[2205.02227] Virtual and Augmented Reality-Based Assistive Interfaces for Upper-limb Prosthesis Control and Rehabilitation

Functional upper-limb prosthetic training can improve users performance in
controlling prostheses and has been incorporated into occupational therapy for
individuals in need. In recent years, virtual reality (VR) and augmented
reality (AR) technologies have been shown to be promising avenues to improve
the convenience of rehabilitative prosthesis training systems. However, it is
uncertain if the comprehensive efficacy and effectiveness of VR or AR assistive
tools are adequate compared to conventional prosthetic tools and if not,
whether enhancements can be made through incorporation of other technical
paradigms.
This work first presents a mixed reality system we developed for prosthesis
control and training. Five able-bodied subjects are involved to perform
three-dimensional object manipulation tasks in analogous AR and VR
environments. Multiple evaluation metrics are applied to assess subjects
performances within the two paradigms.
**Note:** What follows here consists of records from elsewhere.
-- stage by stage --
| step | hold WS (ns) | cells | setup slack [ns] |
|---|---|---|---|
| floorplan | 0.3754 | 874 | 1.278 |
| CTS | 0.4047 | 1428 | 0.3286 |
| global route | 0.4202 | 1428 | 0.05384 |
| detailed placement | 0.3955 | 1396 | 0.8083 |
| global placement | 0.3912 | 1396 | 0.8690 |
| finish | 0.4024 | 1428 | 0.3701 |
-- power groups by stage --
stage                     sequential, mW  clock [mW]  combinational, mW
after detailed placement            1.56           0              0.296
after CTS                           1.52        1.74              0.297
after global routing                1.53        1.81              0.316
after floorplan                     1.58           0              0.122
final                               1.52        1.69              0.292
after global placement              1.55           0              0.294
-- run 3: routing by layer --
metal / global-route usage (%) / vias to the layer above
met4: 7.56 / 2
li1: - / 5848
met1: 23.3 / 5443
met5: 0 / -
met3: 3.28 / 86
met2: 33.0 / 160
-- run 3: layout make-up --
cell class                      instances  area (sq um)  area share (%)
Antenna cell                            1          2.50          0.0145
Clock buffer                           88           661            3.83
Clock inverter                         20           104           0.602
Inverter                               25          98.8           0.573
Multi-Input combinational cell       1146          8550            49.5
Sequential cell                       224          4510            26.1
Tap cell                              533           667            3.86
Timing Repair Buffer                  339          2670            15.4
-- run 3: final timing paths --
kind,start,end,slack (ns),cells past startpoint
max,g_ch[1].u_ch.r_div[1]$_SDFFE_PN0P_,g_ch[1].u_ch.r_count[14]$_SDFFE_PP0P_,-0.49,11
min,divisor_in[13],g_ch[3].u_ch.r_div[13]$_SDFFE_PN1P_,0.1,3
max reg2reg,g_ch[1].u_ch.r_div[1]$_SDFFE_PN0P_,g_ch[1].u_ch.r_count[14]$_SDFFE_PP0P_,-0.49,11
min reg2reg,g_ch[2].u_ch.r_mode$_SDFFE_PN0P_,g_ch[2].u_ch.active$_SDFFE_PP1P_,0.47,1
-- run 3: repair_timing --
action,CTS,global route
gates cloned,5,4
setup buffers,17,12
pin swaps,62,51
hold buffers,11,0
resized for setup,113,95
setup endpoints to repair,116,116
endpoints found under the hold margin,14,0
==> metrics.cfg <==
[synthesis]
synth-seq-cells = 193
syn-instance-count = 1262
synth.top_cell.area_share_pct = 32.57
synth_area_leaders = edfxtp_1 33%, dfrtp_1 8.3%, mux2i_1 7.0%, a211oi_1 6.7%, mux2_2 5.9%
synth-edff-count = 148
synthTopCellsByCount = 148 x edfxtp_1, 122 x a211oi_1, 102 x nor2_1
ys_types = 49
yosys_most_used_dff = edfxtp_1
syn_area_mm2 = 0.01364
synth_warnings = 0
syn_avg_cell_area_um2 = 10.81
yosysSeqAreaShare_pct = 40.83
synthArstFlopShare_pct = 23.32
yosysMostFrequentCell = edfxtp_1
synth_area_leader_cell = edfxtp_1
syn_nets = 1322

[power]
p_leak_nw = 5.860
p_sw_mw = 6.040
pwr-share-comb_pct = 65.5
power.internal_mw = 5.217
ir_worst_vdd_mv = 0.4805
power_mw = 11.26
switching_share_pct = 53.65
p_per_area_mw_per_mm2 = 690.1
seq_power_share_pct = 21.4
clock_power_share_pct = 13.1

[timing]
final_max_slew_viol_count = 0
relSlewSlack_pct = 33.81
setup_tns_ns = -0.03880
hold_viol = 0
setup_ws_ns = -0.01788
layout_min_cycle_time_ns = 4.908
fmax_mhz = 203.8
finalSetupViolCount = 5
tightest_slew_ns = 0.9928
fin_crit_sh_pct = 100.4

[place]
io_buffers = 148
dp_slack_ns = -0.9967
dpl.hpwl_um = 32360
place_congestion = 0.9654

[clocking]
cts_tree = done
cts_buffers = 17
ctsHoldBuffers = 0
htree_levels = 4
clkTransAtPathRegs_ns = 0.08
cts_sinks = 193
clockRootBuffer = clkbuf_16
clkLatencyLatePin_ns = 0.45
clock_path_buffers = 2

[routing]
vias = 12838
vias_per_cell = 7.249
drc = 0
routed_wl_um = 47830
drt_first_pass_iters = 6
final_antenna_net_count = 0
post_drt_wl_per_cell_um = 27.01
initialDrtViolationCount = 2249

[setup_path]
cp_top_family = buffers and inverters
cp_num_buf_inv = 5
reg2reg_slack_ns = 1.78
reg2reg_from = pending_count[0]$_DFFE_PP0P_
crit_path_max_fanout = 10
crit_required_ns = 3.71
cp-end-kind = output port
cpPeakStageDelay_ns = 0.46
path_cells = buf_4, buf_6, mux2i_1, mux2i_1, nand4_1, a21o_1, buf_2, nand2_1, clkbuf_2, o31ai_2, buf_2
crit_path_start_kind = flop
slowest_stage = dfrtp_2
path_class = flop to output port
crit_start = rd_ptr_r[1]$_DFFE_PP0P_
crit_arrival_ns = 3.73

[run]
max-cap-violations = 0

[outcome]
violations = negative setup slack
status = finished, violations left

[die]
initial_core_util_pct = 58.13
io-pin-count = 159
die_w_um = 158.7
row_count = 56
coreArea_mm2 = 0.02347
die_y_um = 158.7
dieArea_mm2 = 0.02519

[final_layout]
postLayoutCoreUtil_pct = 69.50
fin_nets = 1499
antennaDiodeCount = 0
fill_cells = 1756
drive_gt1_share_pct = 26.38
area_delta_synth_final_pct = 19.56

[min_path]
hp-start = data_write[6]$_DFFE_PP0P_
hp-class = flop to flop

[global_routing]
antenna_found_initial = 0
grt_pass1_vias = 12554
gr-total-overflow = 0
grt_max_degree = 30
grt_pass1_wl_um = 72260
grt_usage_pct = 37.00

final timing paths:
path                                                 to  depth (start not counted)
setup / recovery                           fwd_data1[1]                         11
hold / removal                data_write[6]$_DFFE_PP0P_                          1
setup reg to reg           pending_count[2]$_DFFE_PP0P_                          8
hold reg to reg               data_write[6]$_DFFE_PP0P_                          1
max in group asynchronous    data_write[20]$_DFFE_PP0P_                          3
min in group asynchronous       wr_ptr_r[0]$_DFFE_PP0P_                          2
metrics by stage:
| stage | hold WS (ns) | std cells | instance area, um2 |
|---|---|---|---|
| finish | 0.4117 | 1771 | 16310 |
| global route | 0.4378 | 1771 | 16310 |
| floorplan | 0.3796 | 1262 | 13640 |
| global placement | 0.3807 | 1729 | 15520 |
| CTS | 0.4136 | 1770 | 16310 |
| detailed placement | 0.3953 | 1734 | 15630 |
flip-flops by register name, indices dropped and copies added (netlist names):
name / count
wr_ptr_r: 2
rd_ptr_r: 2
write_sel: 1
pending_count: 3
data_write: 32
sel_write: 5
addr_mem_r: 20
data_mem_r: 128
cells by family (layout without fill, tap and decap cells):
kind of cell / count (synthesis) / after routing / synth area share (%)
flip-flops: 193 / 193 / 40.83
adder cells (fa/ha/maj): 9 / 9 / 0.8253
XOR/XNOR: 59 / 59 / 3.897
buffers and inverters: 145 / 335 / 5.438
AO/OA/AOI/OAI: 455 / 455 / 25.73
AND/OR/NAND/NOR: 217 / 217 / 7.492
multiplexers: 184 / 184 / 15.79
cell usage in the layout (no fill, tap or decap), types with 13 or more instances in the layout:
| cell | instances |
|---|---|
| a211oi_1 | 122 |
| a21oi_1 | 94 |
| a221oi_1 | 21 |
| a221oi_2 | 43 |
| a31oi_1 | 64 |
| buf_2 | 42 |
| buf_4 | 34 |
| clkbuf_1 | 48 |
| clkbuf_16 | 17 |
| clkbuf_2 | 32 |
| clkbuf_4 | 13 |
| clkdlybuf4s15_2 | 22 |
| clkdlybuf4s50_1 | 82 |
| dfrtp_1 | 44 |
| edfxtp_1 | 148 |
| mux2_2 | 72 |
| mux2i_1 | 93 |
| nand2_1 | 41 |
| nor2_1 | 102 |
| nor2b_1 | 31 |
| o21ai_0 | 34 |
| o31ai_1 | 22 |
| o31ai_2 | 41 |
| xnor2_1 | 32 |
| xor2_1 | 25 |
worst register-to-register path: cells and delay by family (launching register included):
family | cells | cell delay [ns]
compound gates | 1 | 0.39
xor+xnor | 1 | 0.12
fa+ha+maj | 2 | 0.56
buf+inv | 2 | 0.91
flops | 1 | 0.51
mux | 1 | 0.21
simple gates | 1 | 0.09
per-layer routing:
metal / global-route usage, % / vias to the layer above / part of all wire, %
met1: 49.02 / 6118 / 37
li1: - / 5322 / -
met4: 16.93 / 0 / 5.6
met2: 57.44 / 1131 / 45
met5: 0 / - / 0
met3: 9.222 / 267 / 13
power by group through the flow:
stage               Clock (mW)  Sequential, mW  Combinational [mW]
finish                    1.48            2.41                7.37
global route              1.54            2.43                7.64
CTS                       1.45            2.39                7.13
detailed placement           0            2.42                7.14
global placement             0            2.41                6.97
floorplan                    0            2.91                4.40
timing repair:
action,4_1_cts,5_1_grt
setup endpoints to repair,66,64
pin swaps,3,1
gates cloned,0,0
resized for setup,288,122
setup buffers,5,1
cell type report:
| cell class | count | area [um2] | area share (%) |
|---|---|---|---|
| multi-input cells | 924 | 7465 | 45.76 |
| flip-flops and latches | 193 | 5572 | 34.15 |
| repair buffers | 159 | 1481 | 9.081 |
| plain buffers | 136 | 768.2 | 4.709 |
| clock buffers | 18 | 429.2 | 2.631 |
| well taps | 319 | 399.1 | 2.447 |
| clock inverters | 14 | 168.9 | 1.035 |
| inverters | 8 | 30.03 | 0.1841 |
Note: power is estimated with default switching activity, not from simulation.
Based on the comparative analysis, we
find that VR-based environment promotes more efficient motion along with higher
task completion rate and path efficiency while AR paradigm allows subjects to
perform motor tasks with shorter time consumed. Another study is conducted to
evaluate the efficiency and feasibility of AR-facilitated prosthesis control
system compared to that in real-world and if any technical additions can be
applied to improve the AR-based system. Three able-bodied subjects were engaged
in the experiment to perform object manipulation tasks in a) physical
environment, b) AR-without-bypass environment, and c) AR-with-bypass
environment. Based on the results obtained from the assessment, we conclude
that while our AR-based system modestly lags behind the effectiveness of
physical systems, the study conducted using a bypass prosthesis suggests that
AR system has the potential to improve the efficacy of prosthesis control.